§ What you should do
Of all the lines in the entries below, give again exactly those starting at the line containing "typedef logic [TIME_W-1:0] time_field_t;" and ending at the line containing "function automatic logic load_in_range(time_field_t", both ends included, and no others.

§ Data for review
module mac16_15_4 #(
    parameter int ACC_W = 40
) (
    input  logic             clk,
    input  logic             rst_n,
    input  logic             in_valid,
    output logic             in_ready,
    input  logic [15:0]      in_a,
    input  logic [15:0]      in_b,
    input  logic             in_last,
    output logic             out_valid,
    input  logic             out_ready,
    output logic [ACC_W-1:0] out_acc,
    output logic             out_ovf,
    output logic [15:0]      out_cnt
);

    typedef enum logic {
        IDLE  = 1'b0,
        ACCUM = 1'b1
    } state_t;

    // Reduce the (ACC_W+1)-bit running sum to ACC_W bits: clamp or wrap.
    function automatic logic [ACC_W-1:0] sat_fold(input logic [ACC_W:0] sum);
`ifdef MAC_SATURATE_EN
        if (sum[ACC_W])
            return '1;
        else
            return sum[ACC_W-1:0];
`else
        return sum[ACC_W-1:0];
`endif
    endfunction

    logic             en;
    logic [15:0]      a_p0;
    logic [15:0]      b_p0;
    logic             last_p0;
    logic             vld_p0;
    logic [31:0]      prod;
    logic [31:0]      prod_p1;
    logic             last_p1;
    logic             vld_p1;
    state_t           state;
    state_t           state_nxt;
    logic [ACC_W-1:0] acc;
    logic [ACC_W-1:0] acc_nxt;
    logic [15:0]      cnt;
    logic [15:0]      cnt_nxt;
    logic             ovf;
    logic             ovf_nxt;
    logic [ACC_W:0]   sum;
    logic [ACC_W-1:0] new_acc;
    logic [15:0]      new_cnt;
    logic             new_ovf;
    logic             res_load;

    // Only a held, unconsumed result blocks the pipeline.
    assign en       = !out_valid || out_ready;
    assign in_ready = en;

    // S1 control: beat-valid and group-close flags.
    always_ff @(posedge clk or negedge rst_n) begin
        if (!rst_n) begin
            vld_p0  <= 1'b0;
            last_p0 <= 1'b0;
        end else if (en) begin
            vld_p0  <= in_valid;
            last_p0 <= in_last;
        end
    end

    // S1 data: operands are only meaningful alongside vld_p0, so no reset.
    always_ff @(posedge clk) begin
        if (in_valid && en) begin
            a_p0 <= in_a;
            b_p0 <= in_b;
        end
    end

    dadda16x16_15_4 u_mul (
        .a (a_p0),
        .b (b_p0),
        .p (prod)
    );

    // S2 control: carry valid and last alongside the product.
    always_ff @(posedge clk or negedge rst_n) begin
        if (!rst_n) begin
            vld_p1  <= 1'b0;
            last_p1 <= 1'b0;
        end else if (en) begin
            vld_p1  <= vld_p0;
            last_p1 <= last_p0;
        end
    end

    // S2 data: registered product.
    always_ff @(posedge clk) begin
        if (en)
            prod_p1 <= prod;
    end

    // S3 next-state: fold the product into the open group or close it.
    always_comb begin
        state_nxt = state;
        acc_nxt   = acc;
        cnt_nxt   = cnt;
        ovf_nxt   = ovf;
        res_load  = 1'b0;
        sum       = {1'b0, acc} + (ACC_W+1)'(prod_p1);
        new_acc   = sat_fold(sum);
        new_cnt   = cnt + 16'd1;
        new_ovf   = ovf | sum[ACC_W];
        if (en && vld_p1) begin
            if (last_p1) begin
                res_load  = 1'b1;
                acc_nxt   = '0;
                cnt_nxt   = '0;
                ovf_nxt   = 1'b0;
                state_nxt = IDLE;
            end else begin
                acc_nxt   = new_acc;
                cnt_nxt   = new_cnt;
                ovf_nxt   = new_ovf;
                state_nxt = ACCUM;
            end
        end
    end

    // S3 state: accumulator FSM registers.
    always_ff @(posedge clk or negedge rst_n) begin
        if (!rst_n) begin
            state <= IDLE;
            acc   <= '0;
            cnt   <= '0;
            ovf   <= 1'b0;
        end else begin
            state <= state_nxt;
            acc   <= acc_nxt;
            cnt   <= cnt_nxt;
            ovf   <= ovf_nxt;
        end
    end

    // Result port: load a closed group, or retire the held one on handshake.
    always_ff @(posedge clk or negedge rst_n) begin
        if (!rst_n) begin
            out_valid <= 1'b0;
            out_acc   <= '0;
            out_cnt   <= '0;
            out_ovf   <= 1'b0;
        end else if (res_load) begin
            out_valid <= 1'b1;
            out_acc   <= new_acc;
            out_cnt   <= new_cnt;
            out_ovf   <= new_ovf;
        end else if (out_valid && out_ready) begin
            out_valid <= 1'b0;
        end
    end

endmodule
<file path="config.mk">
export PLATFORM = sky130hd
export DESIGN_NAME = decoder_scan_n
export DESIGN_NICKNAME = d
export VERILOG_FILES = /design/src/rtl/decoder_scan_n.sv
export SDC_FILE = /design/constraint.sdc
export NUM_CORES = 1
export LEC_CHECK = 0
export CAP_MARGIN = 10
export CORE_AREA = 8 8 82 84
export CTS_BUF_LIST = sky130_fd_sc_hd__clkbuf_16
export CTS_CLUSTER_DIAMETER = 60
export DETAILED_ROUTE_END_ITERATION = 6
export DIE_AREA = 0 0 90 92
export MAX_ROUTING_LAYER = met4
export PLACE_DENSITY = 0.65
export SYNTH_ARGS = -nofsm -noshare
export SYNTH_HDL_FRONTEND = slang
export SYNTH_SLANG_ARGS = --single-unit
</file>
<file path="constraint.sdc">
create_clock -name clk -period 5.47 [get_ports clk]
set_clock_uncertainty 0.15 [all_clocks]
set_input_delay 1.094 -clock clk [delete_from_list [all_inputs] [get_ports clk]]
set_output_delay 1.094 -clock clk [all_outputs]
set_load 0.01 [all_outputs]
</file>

...

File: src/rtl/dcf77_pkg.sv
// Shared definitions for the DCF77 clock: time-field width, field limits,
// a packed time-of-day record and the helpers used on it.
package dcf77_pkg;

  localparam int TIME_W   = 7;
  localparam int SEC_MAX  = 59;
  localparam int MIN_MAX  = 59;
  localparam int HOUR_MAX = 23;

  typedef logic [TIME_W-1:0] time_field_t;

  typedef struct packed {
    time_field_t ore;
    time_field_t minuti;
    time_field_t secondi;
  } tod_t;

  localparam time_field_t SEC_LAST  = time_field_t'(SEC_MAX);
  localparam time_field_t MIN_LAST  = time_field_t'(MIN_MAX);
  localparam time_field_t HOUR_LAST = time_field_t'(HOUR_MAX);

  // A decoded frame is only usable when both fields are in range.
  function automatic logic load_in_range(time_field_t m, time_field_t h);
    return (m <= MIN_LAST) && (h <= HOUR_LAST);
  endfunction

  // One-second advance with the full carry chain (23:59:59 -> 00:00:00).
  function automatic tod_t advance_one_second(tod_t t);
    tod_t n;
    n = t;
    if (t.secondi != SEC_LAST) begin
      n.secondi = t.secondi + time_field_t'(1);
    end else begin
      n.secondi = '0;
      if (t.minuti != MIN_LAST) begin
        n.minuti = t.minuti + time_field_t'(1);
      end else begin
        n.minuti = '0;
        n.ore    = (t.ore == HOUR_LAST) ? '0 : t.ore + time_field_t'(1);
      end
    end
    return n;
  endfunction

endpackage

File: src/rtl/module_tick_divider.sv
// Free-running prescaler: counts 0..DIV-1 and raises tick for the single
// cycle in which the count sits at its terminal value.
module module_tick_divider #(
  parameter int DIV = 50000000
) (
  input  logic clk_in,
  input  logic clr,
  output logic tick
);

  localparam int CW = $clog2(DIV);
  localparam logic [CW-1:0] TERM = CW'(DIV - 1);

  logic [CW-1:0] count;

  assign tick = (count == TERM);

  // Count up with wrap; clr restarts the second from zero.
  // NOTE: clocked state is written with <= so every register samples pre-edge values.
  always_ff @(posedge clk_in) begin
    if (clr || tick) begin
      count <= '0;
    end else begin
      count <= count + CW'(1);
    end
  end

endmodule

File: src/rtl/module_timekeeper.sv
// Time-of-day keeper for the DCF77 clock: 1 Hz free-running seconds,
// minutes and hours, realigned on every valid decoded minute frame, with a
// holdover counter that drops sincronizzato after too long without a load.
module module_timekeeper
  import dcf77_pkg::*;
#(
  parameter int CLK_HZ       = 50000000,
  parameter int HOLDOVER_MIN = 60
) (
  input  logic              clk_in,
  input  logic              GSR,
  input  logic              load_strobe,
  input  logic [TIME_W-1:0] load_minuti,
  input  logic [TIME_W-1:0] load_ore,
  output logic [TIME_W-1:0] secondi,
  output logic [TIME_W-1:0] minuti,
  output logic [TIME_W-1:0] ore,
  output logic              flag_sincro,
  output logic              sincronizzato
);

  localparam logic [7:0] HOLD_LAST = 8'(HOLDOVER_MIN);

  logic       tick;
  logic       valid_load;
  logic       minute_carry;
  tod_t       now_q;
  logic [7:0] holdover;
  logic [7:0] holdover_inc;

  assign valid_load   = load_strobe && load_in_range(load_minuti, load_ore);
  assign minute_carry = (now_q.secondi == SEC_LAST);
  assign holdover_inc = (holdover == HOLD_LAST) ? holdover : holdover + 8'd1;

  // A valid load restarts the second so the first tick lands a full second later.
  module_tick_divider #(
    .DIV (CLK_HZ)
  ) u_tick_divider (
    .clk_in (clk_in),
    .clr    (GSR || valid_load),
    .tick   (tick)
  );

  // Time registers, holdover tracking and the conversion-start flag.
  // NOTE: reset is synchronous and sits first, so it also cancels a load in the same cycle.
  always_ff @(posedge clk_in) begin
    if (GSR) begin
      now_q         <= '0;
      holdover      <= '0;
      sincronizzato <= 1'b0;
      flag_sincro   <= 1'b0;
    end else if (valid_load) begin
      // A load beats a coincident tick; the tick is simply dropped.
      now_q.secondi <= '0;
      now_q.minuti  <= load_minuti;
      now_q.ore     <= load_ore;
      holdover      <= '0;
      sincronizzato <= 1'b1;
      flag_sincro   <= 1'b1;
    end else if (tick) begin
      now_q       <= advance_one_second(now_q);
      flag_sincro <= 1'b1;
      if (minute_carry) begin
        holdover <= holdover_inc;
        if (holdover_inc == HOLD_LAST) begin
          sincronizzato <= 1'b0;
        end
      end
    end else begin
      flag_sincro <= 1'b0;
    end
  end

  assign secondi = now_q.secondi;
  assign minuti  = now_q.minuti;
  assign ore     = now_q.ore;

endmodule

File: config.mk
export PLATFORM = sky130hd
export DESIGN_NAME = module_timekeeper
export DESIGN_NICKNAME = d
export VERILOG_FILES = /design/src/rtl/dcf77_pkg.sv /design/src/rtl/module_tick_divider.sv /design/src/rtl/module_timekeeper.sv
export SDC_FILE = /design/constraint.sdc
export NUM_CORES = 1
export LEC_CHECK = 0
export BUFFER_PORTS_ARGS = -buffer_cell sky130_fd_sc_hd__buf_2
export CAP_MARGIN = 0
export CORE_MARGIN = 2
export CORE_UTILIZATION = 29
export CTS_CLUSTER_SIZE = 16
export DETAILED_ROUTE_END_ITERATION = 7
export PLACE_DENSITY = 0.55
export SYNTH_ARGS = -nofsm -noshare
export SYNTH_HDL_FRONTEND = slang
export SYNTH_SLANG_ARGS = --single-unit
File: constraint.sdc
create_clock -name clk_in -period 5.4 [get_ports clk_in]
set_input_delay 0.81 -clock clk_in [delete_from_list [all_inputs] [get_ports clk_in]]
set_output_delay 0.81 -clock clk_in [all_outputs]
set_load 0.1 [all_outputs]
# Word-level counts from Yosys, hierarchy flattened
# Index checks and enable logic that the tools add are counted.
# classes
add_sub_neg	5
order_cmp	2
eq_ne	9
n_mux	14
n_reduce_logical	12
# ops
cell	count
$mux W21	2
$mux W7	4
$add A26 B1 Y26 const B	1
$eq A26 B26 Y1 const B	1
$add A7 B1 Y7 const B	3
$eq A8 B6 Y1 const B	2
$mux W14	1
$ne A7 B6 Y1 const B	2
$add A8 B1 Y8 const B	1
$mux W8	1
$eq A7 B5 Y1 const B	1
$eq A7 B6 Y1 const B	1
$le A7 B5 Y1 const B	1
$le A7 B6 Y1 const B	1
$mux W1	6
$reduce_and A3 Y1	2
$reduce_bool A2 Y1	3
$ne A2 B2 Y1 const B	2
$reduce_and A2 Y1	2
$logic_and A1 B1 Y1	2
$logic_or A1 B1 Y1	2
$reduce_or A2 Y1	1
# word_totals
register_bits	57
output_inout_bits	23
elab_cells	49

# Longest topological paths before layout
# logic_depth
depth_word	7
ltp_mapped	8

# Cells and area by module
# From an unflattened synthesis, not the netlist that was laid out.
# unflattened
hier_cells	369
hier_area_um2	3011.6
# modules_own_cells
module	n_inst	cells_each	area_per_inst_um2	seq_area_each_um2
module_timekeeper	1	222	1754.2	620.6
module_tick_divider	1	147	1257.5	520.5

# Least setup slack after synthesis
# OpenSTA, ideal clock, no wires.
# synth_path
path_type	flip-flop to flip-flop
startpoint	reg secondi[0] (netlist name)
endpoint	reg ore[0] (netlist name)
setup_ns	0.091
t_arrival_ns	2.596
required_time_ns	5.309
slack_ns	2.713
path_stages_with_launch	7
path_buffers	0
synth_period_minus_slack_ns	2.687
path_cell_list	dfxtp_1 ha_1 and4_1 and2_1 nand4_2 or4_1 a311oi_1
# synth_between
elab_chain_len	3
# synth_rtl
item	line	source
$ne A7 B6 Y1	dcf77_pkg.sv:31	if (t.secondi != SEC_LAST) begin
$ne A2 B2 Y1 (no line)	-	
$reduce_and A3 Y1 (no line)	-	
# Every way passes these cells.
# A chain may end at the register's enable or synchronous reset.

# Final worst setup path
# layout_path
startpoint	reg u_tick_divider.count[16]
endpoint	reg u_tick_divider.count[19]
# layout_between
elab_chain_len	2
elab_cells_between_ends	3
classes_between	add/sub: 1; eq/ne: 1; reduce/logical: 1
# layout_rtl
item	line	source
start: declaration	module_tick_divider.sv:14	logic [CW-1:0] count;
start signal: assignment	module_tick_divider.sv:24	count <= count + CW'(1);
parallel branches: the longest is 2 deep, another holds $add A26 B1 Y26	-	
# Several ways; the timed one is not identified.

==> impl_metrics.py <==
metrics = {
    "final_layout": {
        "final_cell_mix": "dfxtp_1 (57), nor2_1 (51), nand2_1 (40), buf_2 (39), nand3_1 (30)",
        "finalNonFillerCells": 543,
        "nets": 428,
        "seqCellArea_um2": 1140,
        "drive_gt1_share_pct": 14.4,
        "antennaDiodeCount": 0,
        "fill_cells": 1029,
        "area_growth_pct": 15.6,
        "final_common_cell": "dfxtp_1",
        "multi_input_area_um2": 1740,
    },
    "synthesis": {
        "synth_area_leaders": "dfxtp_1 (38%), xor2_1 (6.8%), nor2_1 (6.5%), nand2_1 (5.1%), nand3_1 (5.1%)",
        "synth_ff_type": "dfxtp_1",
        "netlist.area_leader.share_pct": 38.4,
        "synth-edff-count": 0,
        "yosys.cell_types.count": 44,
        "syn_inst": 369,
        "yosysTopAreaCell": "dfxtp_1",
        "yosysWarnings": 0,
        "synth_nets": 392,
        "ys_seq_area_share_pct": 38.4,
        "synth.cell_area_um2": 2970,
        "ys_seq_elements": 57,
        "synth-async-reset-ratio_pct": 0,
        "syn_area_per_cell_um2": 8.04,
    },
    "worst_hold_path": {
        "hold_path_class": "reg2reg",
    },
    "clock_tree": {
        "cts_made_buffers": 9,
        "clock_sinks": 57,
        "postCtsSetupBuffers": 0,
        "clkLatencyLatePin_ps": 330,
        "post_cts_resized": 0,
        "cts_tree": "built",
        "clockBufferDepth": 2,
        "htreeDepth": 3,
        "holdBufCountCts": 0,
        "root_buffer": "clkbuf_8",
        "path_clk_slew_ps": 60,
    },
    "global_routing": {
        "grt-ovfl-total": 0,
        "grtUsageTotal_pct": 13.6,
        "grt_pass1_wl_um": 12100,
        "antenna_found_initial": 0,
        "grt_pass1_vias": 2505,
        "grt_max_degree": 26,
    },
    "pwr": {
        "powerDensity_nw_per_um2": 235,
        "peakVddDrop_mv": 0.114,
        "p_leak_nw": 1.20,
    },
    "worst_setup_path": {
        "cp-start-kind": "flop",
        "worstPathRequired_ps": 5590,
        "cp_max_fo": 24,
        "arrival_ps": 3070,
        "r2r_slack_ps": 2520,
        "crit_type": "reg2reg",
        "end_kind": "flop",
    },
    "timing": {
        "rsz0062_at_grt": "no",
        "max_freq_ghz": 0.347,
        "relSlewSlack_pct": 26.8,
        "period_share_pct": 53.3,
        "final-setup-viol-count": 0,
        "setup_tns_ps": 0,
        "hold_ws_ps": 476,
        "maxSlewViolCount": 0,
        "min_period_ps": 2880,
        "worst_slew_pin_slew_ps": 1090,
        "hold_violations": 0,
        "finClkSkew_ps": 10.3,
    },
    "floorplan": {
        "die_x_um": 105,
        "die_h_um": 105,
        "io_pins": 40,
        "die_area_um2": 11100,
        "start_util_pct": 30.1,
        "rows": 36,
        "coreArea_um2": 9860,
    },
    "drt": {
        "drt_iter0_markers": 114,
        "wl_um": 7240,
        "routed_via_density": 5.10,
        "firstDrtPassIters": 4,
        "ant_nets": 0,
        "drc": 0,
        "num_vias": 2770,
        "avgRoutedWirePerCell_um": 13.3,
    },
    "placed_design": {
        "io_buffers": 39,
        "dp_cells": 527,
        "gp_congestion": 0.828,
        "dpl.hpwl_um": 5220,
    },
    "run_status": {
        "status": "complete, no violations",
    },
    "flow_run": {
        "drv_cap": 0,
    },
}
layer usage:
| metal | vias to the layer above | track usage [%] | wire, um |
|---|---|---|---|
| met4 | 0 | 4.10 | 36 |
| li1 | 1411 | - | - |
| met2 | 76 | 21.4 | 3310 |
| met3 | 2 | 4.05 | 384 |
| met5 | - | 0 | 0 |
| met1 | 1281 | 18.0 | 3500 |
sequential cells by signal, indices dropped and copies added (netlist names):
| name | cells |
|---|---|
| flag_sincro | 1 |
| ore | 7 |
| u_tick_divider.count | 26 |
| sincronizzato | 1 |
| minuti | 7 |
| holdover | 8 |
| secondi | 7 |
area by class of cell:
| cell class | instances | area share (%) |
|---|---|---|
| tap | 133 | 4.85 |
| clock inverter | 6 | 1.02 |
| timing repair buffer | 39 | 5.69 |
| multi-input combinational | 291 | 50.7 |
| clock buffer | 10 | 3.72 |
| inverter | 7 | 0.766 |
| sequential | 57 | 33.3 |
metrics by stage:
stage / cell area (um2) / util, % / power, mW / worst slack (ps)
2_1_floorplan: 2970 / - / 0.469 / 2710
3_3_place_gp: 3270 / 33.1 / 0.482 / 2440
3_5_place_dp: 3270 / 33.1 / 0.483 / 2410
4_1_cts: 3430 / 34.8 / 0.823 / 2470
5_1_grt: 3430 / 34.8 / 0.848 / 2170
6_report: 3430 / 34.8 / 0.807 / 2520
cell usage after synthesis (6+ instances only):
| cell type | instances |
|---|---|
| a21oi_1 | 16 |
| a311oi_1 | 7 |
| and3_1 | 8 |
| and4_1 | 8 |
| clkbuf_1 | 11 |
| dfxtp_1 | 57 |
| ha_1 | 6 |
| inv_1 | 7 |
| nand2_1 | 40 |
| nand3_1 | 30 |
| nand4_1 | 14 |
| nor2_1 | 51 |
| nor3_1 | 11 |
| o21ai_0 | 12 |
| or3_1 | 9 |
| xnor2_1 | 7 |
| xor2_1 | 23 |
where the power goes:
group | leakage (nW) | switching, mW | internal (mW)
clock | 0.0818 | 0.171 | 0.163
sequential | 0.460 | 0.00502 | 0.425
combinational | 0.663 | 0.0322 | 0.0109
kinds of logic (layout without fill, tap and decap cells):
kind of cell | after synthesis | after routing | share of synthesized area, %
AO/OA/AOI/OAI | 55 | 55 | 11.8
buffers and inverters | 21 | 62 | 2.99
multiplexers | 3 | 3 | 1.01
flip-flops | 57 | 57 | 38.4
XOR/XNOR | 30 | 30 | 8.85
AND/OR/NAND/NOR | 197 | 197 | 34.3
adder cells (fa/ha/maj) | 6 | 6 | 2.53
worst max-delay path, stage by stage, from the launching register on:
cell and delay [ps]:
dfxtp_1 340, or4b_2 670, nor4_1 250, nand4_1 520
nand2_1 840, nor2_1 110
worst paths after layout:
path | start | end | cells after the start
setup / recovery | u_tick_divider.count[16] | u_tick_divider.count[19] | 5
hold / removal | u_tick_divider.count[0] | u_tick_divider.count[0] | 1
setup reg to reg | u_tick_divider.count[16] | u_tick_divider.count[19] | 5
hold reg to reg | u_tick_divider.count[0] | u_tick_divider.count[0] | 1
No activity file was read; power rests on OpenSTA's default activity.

* * *

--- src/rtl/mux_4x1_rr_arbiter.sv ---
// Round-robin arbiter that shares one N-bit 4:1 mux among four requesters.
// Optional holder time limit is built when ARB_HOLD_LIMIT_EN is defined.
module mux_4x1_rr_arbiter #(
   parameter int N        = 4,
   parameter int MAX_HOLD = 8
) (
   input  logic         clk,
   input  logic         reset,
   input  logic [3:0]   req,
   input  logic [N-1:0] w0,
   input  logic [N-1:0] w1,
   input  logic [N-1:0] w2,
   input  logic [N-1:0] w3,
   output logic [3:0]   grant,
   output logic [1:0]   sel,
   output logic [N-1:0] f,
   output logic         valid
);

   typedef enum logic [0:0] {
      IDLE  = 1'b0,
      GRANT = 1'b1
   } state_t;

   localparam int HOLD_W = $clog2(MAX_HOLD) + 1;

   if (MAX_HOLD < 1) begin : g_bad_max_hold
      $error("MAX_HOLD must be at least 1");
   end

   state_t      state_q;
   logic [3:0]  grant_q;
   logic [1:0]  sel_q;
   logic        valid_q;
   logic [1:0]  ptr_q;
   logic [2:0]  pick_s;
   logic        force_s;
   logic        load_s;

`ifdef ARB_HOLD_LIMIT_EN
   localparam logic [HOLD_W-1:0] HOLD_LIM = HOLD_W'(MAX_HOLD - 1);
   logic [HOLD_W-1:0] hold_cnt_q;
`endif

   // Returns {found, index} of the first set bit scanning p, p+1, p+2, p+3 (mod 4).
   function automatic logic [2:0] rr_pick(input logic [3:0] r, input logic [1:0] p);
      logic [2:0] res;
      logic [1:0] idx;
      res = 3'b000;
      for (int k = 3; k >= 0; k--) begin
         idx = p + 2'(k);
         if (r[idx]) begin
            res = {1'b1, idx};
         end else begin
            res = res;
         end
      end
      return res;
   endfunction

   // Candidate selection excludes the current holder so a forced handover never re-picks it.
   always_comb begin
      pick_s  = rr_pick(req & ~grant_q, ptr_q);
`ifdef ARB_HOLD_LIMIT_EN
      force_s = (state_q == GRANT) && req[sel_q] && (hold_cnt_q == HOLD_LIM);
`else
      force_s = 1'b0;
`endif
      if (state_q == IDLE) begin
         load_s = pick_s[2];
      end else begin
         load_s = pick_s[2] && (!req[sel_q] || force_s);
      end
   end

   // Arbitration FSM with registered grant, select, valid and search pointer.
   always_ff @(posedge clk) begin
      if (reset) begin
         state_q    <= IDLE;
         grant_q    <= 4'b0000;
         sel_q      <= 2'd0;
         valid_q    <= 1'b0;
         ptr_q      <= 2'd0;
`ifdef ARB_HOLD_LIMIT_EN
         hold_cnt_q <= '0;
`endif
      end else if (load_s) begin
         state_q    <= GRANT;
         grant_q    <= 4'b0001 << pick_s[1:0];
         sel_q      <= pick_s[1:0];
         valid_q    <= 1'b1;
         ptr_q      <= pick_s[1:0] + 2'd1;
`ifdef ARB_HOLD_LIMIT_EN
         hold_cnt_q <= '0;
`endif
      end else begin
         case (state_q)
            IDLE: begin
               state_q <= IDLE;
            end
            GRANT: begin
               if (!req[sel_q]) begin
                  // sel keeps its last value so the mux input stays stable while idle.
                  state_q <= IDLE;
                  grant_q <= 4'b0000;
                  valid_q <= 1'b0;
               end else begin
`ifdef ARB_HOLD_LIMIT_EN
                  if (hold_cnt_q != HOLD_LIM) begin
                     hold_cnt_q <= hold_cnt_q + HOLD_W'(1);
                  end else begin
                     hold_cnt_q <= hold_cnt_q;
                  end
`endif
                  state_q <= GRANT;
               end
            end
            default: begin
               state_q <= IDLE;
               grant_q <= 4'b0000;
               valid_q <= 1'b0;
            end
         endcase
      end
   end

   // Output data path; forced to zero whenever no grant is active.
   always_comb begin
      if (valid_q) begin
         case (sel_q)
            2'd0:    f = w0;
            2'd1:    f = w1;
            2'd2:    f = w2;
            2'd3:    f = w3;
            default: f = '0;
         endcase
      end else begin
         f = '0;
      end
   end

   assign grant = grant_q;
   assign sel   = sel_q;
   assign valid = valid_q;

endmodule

§ Answer to this exercise
  typedef logic [TIME_W-1:0] time_field_t;

  typedef struct packed {
    time_field_t ore;
    time_field_t minuti;
    time_field_t secondi;
  } tod_t;

  localparam time_field_t SEC_LAST  = time_field_t'(SEC_MAX);
  localparam time_field_t MIN_LAST  = time_field_t'(MIN_MAX);
  localparam time_field_t HOUR_LAST = time_field_t'(HOUR_MAX);

  // A decoded frame is only usable when both fields are in range.
  function automatic logic load_in_range(time_field_t m, time_field_t h);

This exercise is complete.